(Saved entries)
*-*-*
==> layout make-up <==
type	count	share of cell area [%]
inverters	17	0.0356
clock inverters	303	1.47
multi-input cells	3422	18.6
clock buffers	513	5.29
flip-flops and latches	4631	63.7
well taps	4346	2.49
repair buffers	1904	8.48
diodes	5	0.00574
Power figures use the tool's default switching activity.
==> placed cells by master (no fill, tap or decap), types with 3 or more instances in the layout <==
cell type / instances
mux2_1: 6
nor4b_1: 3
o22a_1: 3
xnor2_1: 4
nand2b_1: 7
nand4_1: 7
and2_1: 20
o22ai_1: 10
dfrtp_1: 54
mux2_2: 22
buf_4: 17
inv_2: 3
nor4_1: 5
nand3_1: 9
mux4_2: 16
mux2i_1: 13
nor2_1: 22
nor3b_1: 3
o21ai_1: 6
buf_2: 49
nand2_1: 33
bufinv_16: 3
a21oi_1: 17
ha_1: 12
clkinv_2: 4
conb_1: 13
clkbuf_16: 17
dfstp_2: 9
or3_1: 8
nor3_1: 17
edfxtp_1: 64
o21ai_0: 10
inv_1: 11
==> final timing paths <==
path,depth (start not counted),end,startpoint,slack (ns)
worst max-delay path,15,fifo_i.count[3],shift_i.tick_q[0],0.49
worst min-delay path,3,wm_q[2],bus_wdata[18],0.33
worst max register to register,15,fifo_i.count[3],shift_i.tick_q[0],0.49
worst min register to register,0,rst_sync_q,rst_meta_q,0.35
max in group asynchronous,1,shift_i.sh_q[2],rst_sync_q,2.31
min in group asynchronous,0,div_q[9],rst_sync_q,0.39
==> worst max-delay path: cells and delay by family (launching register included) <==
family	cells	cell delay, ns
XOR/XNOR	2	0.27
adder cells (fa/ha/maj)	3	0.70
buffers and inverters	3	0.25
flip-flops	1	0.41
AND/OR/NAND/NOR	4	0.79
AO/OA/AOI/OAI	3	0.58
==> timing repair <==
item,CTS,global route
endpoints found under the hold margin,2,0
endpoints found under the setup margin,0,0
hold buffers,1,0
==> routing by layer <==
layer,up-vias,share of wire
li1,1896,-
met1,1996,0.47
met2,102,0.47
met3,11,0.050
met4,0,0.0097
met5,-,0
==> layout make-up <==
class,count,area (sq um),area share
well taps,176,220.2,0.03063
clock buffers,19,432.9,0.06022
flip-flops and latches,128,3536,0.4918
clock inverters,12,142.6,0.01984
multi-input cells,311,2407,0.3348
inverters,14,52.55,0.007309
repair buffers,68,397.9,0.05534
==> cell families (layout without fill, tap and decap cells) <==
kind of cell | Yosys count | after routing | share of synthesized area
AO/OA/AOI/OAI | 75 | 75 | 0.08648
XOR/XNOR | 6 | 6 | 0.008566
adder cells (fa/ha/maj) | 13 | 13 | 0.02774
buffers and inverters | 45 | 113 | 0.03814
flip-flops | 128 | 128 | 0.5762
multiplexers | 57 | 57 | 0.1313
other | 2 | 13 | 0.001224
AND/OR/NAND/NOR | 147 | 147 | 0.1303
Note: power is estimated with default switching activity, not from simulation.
*-*-*
■ What the exercise asks ■
Show every line of the data in which the word "routing" appears.

■ Expected answer ■
==> routing by layer <==
kind of cell | Yosys count | after routing | share of synthesized area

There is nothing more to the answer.